[Dataset entries]
━━━━━━━━

File: src/rtl/spike_event_arbiter.sv
// Round-robin serialiser of single-cycle neuron spikes into an AER address stream.
// Optional merged-spike counter output enabled by SPIKE_ARB_DROP_CNT_EN.
module spike_event_arbiter
  import spike_arb_pkg::*;
#(
  parameter  int N = 8,
  localparam int M = $clog2(N)
) (
  input  logic         clk,
  input  logic         rst_n,
  input  logic [N-1:0] spike_req,
  input  logic         flush,
  output logic         out_valid,
  input  logic         out_ready,
  output logic [M-1:0] out_addr,
  output logic [N-1:0] grant_ack,
  output logic         busy
`ifdef SPIKE_ARB_DROP_CNT_EN
  ,output logic [DROP_CNT_W-1:0] drop_cnt
`endif
);

  logic [N-1:0] pending;
  logic [N-1:0] clr_mask;
  logic [N-1:0] win_oh;
  logic [M-1:0] win_idx;
  logic [M-1:0] rr_ptr;
  logic         found;
  logic         load;
  arb_state_t   state, state_nxt;

  rr_priority_pick #(.N(N)) u_pick (
    .pending   (pending),
    .rr_ptr    (rr_ptr),
    .found     (found),
    .winner    (win_idx),
    .winner_oh (win_oh)
  );

  assign out_valid = (state == FULL);
  // Flush wins over load so the cleared pending set is never sampled.
  assign load      = !flush && (!out_valid || out_ready) && found;
  assign clr_mask  = load ? win_oh : '0;
  assign busy      = (|pending) || out_valid;

  // A fresh spike on the bit being granted re-arms it as a new event.
  always_ff @(posedge clk or negedge rst_n) begin
    if (!rst_n)     pending <= '0;
    else if (flush) pending <= '0;
    else            pending <= (pending & ~clr_mask) | spike_req;
  end

  always_ff @(posedge clk or negedge rst_n) begin
    if (!rst_n) state <= EMPTY;
    else        state <= state_nxt;
  end

  always_comb begin
    state_nxt = state;
    case (state)
      EMPTY:   if (load) state_nxt = FULL;
      FULL:    if (out_ready && !load) state_nxt = EMPTY;
      default: state_nxt = EMPTY;
    endcase
  end

  always_ff @(posedge clk or negedge rst_n) begin
    if (!rst_n) begin
      out_addr  <= '0;
      grant_ack <= '0;
      rr_ptr    <= '0;
    end else if (load) begin
      out_addr  <= win_idx;
      grant_ack <= win_oh;
      rr_ptr    <= (win_idx == M'(N - 1)) ? '0 : win_idx + M'(1);
    end else begin
      grant_ack <= '0;
    end
  end

`ifdef SPIKE_ARB_DROP_CNT_EN
  logic [N-1:0] merged;

  assign merged = spike_req & pending & ~clr_mask;

  always_ff @(posedge clk or negedge rst_n) begin
    if (!rst_n)
      drop_cnt <= '0;
    else if (flush)
      drop_cnt <= '0;
    else if ((|merged) && (drop_cnt != '1))
      drop_cnt <= drop_cnt + DROP_CNT_W'(1);
  end
`endif

endmodule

━━━━━━━━

REQUIRED ACTION: Tallying every line that holds the string "found", report the total for the records and nothing else.

TASK RESPONSE: 3